Objectives: The majority of pancreatic cancers are found to be unresectable, and the only chance for cure lies on early detection and complete resection. Several genes have been discovered to be aberrantly methylated in primary pancreatic cancer tissue, and this cancer DNA can be detected in the plasma. The aims of this study were to develop a novel diagnostic marker based on epigenetic characteristics of pancreatic cancer. Methods: We enrolled 104 patients with pancreatic cancer, 60 with chronic pancreatitis, and 5 with benign biliary stone diseases. The blood samples were collected before surgery or any kinds of treatment modalities. DNA was extracted from the plasma of each patient, and NPTX2 (neuronal pentraxin II) CpG island hypermethylation was examined quantitatively by real-time polymerase chain reaction. Results: NPTX2 hypermethylation levels were significantly higher compared with chronic pancreatitis (P = 0.016).
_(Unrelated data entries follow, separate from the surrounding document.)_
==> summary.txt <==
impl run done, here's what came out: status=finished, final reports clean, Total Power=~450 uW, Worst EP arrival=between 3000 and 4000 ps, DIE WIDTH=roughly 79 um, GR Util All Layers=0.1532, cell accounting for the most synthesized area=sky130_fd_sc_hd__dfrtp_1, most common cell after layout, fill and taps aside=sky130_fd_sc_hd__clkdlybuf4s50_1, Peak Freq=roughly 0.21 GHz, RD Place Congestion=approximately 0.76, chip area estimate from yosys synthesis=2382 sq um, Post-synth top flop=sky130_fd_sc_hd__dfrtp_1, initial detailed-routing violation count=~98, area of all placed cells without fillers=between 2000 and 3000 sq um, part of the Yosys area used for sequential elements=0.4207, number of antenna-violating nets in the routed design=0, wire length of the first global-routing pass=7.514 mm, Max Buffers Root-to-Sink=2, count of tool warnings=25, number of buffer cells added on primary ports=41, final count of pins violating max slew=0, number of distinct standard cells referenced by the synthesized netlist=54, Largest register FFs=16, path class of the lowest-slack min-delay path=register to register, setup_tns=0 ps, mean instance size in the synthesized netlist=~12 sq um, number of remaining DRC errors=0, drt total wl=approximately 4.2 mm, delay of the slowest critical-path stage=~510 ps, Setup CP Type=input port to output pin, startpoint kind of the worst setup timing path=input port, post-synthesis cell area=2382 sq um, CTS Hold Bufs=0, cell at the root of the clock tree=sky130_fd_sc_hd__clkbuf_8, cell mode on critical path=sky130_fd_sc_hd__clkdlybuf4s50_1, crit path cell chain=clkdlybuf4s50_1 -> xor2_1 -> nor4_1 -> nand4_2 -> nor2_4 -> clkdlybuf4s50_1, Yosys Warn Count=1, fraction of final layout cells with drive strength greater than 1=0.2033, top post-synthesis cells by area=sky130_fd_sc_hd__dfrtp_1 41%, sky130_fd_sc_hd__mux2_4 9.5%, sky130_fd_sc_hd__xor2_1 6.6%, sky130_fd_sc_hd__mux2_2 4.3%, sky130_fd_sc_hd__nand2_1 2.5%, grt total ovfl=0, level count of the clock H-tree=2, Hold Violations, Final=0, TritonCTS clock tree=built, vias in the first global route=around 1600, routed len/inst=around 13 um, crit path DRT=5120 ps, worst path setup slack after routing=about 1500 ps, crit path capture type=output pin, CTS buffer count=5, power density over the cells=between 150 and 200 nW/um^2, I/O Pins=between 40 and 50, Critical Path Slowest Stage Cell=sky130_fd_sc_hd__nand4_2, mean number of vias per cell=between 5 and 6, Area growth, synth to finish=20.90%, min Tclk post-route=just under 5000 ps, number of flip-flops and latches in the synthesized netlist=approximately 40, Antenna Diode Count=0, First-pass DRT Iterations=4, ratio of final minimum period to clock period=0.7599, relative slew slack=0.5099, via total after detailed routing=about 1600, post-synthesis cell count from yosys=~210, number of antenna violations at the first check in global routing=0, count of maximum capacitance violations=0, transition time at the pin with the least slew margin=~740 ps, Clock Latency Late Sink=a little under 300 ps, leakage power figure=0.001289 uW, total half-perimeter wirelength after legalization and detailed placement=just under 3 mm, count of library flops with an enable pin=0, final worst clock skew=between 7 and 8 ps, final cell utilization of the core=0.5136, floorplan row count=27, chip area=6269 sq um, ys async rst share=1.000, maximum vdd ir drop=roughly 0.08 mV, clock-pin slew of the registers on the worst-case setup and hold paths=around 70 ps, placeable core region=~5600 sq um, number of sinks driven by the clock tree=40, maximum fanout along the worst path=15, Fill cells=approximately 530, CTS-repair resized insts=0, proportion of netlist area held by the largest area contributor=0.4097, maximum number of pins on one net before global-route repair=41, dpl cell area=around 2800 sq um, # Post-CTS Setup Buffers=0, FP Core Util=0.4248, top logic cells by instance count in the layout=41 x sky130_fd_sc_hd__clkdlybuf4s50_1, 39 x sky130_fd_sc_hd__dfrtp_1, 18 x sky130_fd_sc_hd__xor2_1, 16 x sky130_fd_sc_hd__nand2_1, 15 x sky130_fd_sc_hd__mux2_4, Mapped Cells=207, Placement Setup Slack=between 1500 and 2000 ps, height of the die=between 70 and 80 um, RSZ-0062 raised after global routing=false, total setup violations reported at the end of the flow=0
`design.v`:
```
module semaforo(
					input clk,
					output reg [1:0] c1, c2,
					output reg  p1, p2
					);
parameter s0 = 2'd0, s1 = 2'd1, s2 = 2'd2, s3 = 2'd3;
reg[1:0] state;
reg[3:0] cnt;
initial
begin
	state <= s0;
	cnt <= 4'd0;
end
always @ (posedge clk)
begin
	cnt <= cnt + 4'd1;
	case(state)
	s0:
		if(cnt == 4'd3)
			state <= s1;
		else
			state <= s0;
	s1:
		if(cnt == 4'd5)
			begin
			state <= s2;
			cnt <= 4'd0;
			end
		else
			state <= s1;
	s2:
		if(cnt == 4'd3)
			state <= s3;
		else
			state <= s2;
	s3:
		if(cnt == 4'd5)
			begin
			state <= s0;
			cnt <= 4'd0;
			end
		else
			state <= s3;
	endcase
end
always @ (state)
begin
	case(state)
	s0:
	begin
		c1 <= 2'd0;
		c2 <= 2'd2;
		p1 <= 1'd1;
		p2 <= 1'd0;
	end
	s1:
	begin
		c1 <= 2'd1;
		c2 <= 2'd2;
		p1 <= 1'd1;
		p2 <= 1'd0;
	end	
	s2:
	begin
		c1 <= 2'd2;
		c2 <= 2'd0;
		p1 <= 1'd0;
		p2 <= 1'd1;
	end
	s3:
	begin
		c1 <= 2'd2;
		c2 <= 2'd1;
		p1 <= 1'd0;
		p2 <= 1'd1;
	end
	endcase
end
endmodule
```
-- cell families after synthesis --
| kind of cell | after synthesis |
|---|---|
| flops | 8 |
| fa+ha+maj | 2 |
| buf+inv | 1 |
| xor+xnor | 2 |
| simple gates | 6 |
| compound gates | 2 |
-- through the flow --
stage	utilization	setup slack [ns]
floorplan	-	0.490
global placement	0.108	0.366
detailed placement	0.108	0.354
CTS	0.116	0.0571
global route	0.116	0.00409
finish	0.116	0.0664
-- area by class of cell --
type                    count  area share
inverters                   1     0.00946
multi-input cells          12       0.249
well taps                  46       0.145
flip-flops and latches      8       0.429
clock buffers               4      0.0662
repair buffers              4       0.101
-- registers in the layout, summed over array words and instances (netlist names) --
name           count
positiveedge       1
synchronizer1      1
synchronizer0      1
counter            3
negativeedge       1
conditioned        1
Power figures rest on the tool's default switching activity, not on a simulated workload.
### design/flow/run.sh
#!/bin/bash
# OpenROAD 26Q1-2900-gdf79404cd8, Yosys 0.63+post, stock flow scripts
make -C /OpenROAD-flow-scripts/flow DESIGN_CONFIG=/design/flow/config.mk WORK_HOME=/design/flow/orfs finish
### design/flow/config.mk
export PLATFORM = sky130hd
export DESIGN_NAME = DataMemory
export DESIGN_NICKNAME = DataMemory
export VERILOG_FILES = /design/flow/design.v
export SDC_FILE = /design/flow/constraint.sdc
export NUM_CORES = 4
export LEC_CHECK = 1
export CORE_UTILIZATION = 50
### design/flow/constraint.sdc
current_design DataMemory

set clk_period 24.2
set clk_io_pct 0.2

create_clock -name clk0 -period $clk_period [get_ports {clk}]

set non_clock_inputs [all_inputs -no_clocks]
set_input_delay [expr $clk_period * $clk_io_pct] -clock clk0 $non_clock_inputs
set_output_delay [expr $clk_period * $clk_io_pct] -clock clk0 [all_outputs]
### design/flow/design.v
module DataMemory(clk, dataOut, address, writeEnable, dataIn);
parameter addresswidth = 7;
parameter depth = 2**addresswidth;
parameter width = 8;
output reg [width-1:0]  dataOut;
input clk;
input [addresswidth-1:0]    address;
input writeEnable;
input[width-1:0]    dataIn;
reg [width-1:0] memory [depth-1:0];
always @(posedge clk) begin
    if(writeEnable)
        memory[address] <= dataIn;
		dataOut <= memory[address];
    end
endmodule
==> run notes <==
Notes on the physical design

Yosys stat counts 2475 cells in the synthesized netlist. The setup slack of the worst register-to-register path is about 22 ns. The power density relative to cell area is roughly 84 nW/um^2. Yosys instantiated no cell more often than edfxtp_1. Of all flip-flops after synthesis, the portion carrying an async set or reset was 0%. The area growth from synthesis to layout is 11.7%. The largest fanout of any net on the critical path is 45.

Sequential elements use between 70% and 80% of the synthesized area. The count of flip-flops with a built-in enable after synthesis is 1024. The upper clock frequency limit is approximately 120 MHz.

The transition time of the tightest slew-check pin is 1.10 ns. The worst-case headroom to the max-slew limit is 26.1%. The post-route utilization of the core is recorded as a little under three fifths. The die height is 286 um. The cell-mix breakdown from Yosys lists the simple-gate area share as 4.47%. The total die size is 82000 um^2. The worst path needs 8.44 ns of the cycle, external delays included. The aoi/oai-family share of the synthesized area is 12.5%. The depth of the worst register-to-register path is 5.

The core area is 79500 um^2. The reg-to-reg critical path startpoint is memory[8][6]. At the end of routability-driven placement, the weighted congestion stood at 0.982. The share of the cycle needed by the critical path after routing is a little over a third. Per the detail_route report, vias per standard cell equal approximately 6.6. The first-pass GRT wire length is 175000 um. The count of filler cells inserted in the layout is approximately 5800. The worst setup path is captured at a flip-flop. The portion of netlist area occupied by mux cells is under 10%. In this run, the synthesized area fraction spent on xor and xnor cells is recorded as 0%. In this run, the number of DRC markers left after iteration 0 of detailed routing was 1899. The flow ran to the end, and the final reports show no timing, DRC or antenna violations. Per the skew report, the later register of the worst-skew pair sees a clock latency of between 0.6 and 0.7 ns. Setup repair after global routing left no endpoint under its margin. In this run the maximum-capacitance check reported violations numbering 0. edfxtp_1 takes more of the synthesized area than any other cell. The I/O pin total is 25.

The clock passes through at most 3 buffers. The area recorded from the Yosys report for this design is 40400 um^2. In the floorplan report the effective utilization is 50.9%. Entering global routing, the biggest net connects around 73 pins. The cell row count is 103.

The post-CTS setup buffer count is 0. The half-perimeter wire length after placement is between 70000 and 80000 um. The power report puts the leakage power at 14.2 nW. The clock root buffer master is clkbuf_16. The die width is roughly 290 um.

The report lists the number of cells resized after CTS as 0. After detailed routing, the total wire length is ~120000 um. The proportion of layout cells with a drive suffix above 1 is 13.7%. The number of hold-repair buffers added at the cts stage is 0. The worst min-delay path category is flip-flop to flip-flop. The tool warning count is 26. The endpoint identified for the worst register-to-register timing path is dataOut[6]. For this block, the via count after detailed routing is 24000. Ranked by total cell area, the synthesized netlist is headed by edfxtp_1 (76%), a221oi_1 (4.8%), nor2_1 (2.2%).

The number of global-route vias before repair is 25500. For reference, the final report shows the max-slew violation count at 0. The critical path is of the input pin to flip-flop type. STA classifies the critical path startpoint as an input pin. The end-of-flow timing check tallies setup violations at 0. The clock slew at the register clock pins of the worst setup and hold paths is roughly 0.06 ns. The remaining global-route overflow is 0. The area share of the largest cell type after synthesis is 76.0%. The clock net in this run drives a total of 1032 sinks.

The combined flip-flop and latch cell area is 30900 um^2. By area, the combinational part of the netlist is dominated by AND-OR/OR-AND gates. The script parses the final routing iteration and logs DRC violations as 0. For this run, the total global-route usage over all layers was measured as 33.5%. Summing every instance area after synthesis gives 40400 um^2. The number of clock buffers added by TritonCTS is 104.

The initial antenna violation count is 5. Warnings reported by Yosys during synthesis add up to 1. The sink of the worst hold path is dataOut[2]. In the final run the clock tree shows a worst skew of 0.0240 ns. The arrival time of the worst setup path is 8.96 ns. The source of the worst hold timing path is memory[91][2]. During placement, the flow inserted port buffers numbering 24. The synthesis report names the predominant flop master as edfxtp_1. The synthesized netlist cell count is approximately 2500. The highest supply drop recorded on VDD is 0.0603 mV. The TritonCTS clock tree is built. The count of antenna-violating nets left after detailed routing is 0. Looking at the clock tree report, the H-tree level count equals 3.

Setup total negative slack on the finished layout was measured at 0 ns. The commonest cells after synthesis are edfxtp_1 (1024), nor2_1 (240), a221oi_1 (220). The required time of the critical path is 24.71 ns.

The first detailed-routing pass took 5 iterations. The synthesized netlist contains 66 unique library cells. The area share of fa/ha/maj cells after synthesis is 0%.

The mean instance size in the synthesized netlist is between 15 and 20 um^2. The average wire per standard cell is between 30 and 40 um. Counting instances, the worst hold path has a depth of 4. The multi-input combinational cells in the finished layout cover a total of 8500 um^2.

The hold violation total from the final report is 0. The count of state elements after synthesis is 1032.
## worst max-delay path, stage by stage
cell,delay (ns)
buf_8,0.29
buf_4,0.64
buf_4,0.63
nor2b_4,0.07
buf_4,0.27
buf_4,0.35
a221oi_1,0.30
nor2_1,0.07
a21oi_1,0.31
o22ai_1,0.24
a211oi_1,0.61
nand3_1,0.17
## power breakdown
part / total, mW / switching, mW / internal (mW)
clock network: 1.60 / 0.659 / 0.942
registers: 1.98 / 0.00619 / 1.97
logic: 0.224 / 0.164 / 0.0599
## layer usage
metal	share of wire, %	wire length [um]	global-route usage [%]
met5	0.17	211	2.56
met1	34	40600	45.3
met3	17	20700	24.4
met4	3.6	4280	8.77
met2	45	54800	46.5
## layout make-up
class | instances | share of cell area (%)
multi-input combinational | 1244 | 18.8
antenna | 1 | 0.00554
tap | 1050 | 2.91
clock buffer | 135 | 6.11
inverter | 4 | 0.0388
clock inverter | 60 | 1.43
timing repair buffer | 131 | 2.27
sequential | 1032 | 68.4
## cell usage in the layout (no fill, tap or decap), types with 16 or more instances in the layout
cell type,count
edfxtp_1,1024
nor2_1,239
a221oi_1,220
a21oi_1,125
buf_4,115
clkbuf_16,104
nand2_1,102
o21ai_0,80
a22oi_1,73
mux2i_1,61
mux2_2,60
a22o_1,41
clkbuf_1,27
o22ai_1,24
clkinv_1,24
a221o_1,20
o221ai_1,17
nand3_1,17
nor3_1,16
## logic make-up after synthesis
kind of cell           after synthesis
flip-flops                        1032
AND/OR/NAND/NOR                    427
buffers and inverters              199
AND-OR/OR-AND                      680
multiplexers                       137
## state kept, by name (all words and copies together), names as in the netlist
signal	cells
dataOut	8
memory	1024
## stage by stage
| stage | cells | area [um^2] | hold WS [ns] | power, mW | setup WS, ns |
|---|---|---|---|---|---|
| global placement | 3461 | 41800 | 0.726 | 2.24 | 15.32 |
| global route | 3656 | 45200 | 0.788 | 3.90 | 15.68 |
| finish | 3657 | 45200 | 0.751 | 3.81 | 15.76 |
| detailed placement | 3461 | 41800 | 0.729 | 2.24 | 15.21 |
| CTS | 3656 | 45200 | 0.754 | 3.82 | 15.89 |
| floorplan | 2475 | 40400 | 0.611 | 2.13 | 17.07 |
## worst max path at each step
stage	depth (start not counted)	start	end	slack, ns
4_1_cts	12	address[2]	dataOut[0]	15.89
6_report	12	address[2]	dataOut[1]	15.76
5_1_grt	11	address[2]	dataOut[0]	15.68
Power is estimated from default activity; no workload was simulated.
The sensitivity and specificity were 80% and 76%, respectively (cutoff = 0.015). NPTX2 gene hypermethylation level was significantly elevated in correlation with higher American Joint Committee on Cancer stages. Conclusions: The aberrantly methylated NPTX2 gene may help to distinguish between chronic pancreatitis and pancreatic cancer with conventional diagnostic tools and could become a valuable diagnostic marker.
- pancreatic cancer
- quantitative real-time PCR